People can say what they want about their relationships but until they have been in a situation where their partner was tested they will never know 100%. They may believe their partner would remain faithful whatever was thrown at them — the majority wouldn’t be with someone if they didn’t believe this to be true but they don’t know for sure.

But that failure is all to do with him. It’s sad he had a chance to prove himself worthy of the adoration she gave him but ironically by accepting her advances he proved himself not to be.

MsCactus · 13/07/2025 17:21

Clairebearstares · 13/07/2025 12:58

I think it’s pretty obvious if someone cheats that they too are being sneaky I didn’t realise i needed to be so specific.

You called her a slag and predatory and him dumb???

You're just being sexist. If she's a slag, he's also a slag. If she's predatory, he was also predatory.

This is textbook sexism. I guess it makes you feel better to paint her like that, but most of us aren't so sexist

Disturbia81 · 13/07/2025 17:38

It’s always on the one in the relationship to shut it down quick and firm.
I’ve noticed both sexes persue people in relationships. Men usually do it to me when my partner is nowhere to be seen, and well behaved when they are there. It’s secret and when I’m vulnerable on my own.
Women however will come on to my partner right infront of me, start dancing with him when I’m right there, chatting to him and ignoring me etc. They even carry on when he’s moved away from them. They are so blatant

Voxon · 13/07/2025 17:40

In relationships generally, there are predators. These are people who go after someone vulnerable, and exploit them. They want something and they'll scheme and manipulate to get it and leave a trail of destruction in their wake. The same can apply to affair partners.

My experience, and keep in mind I'm an old bird who says it as I see it, is that men quite often are after a shag. They'll take it if they think they can and a lot of the time their dick does the thinking. They'd not be above flattering, pursuing and going after a married woman.

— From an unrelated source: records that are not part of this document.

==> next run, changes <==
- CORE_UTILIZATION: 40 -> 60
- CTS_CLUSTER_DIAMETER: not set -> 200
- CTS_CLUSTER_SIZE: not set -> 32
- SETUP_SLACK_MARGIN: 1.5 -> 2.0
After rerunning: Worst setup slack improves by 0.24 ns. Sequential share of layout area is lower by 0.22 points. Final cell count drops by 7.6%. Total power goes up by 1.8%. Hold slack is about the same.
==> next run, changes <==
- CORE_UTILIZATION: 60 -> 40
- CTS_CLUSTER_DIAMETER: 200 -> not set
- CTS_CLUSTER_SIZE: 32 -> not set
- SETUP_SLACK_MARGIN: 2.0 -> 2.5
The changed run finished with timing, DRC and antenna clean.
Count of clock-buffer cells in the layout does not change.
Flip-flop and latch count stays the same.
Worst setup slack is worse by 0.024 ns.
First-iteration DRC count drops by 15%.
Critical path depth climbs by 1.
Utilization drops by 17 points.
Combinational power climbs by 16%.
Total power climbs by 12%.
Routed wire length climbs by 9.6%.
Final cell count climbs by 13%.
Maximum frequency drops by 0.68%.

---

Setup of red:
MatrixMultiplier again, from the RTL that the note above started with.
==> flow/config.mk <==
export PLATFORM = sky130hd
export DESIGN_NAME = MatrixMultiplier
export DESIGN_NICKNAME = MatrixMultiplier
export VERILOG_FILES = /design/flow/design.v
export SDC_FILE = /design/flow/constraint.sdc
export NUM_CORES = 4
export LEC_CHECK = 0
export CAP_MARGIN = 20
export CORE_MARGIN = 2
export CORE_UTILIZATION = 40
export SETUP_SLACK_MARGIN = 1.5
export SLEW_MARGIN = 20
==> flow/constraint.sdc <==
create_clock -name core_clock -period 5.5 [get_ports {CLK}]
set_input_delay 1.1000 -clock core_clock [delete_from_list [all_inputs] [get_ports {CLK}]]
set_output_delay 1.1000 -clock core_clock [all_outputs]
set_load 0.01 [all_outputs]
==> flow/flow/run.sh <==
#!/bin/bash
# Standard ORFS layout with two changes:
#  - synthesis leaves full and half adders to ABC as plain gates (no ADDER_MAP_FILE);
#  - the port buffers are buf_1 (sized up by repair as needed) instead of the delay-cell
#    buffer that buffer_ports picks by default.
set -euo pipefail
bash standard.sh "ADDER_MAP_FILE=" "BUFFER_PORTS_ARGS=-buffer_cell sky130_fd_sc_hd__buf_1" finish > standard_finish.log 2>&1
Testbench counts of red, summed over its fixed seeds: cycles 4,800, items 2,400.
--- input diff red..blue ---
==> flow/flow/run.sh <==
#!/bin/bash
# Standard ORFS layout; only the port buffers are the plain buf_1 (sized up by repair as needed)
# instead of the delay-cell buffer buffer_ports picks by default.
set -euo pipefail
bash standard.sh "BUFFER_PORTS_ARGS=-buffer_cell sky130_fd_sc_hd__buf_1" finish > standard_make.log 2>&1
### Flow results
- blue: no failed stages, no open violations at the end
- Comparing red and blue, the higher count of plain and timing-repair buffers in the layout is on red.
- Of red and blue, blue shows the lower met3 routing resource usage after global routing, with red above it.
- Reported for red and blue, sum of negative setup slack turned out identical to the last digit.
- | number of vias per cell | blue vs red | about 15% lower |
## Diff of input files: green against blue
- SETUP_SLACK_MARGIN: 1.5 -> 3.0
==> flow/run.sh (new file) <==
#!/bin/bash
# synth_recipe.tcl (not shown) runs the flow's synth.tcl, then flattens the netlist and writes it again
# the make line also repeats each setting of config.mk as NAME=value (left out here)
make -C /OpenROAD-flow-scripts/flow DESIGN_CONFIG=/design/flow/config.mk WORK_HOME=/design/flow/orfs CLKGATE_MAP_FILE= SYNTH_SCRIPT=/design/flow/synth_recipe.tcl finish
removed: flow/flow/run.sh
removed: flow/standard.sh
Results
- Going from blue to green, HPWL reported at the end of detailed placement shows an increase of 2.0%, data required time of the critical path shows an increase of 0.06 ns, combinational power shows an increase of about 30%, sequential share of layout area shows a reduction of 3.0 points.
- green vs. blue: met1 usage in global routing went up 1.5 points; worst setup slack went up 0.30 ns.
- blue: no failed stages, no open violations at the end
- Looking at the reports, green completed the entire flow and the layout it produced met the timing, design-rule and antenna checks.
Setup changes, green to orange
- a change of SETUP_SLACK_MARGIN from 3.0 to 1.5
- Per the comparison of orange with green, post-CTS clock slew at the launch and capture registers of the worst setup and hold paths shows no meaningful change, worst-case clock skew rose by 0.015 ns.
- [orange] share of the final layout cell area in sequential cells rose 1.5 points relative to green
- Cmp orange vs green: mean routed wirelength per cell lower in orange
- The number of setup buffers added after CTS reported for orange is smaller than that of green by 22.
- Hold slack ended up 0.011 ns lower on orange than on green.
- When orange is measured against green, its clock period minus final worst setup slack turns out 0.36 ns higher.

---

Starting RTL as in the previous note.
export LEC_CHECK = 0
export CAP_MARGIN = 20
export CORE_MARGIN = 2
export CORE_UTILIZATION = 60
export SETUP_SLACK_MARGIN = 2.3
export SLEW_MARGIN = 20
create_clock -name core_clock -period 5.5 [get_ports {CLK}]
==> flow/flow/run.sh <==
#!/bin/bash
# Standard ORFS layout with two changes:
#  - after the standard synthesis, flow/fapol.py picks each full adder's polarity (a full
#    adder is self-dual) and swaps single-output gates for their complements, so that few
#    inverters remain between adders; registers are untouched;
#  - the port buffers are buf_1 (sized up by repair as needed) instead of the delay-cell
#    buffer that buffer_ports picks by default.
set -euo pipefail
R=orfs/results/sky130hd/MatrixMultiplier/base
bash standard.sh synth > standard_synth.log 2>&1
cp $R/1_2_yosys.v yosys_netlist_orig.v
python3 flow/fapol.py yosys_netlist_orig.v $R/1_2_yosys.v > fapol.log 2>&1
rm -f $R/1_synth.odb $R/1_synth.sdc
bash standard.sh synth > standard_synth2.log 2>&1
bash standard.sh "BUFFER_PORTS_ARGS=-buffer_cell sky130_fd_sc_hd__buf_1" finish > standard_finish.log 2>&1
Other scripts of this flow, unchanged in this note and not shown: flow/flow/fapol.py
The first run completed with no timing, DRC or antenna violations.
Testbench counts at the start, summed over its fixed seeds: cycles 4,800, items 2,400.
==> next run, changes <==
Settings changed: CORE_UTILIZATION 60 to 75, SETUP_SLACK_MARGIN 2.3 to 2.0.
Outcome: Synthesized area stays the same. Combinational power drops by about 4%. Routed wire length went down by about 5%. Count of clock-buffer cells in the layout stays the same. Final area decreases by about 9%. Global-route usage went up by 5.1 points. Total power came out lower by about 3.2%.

Women on the other hand are often looking for more than a shag. Quite often it's some kind of relationship and I know for a fact some will go deliberately after married men if they exude money, power, confidence or even represent a chance for her to prove her worth by stealing someone else's man.

This is not how most people are, but in my years of life I've come across these things. So if your partner has an affair the AP might be a predator, same as any other relationship. They also might just be a shit person or someone who's desperate themselves that pursues someone married.

The point is really more about your spouse. I think many people are capable of having affairs for a lot of reasons. Sometimes they're lonely or susceptible to ego boosts, sometimes they're just horny and selfish.

Each affair, like each relationship, is different. What's always constant is that it requires a great deal of selfishness to do it, and it's always, always, always the spouses choice to say no.

IzzieadoraDuncan · 13/07/2025 18:25

OW by their very character are predatory IF they know the man they are pursuing is married. These women are not helpless damsels, set on by overbearing married men. More often OW are attracted to a MM as a way of proving to themselves they are better than the wife. They are ruthless, have no morals and often target weak men who are easily flattered.

As for the men, of course they are totally to blame for their lack of boundaries but it certainly isn't clear cut at all.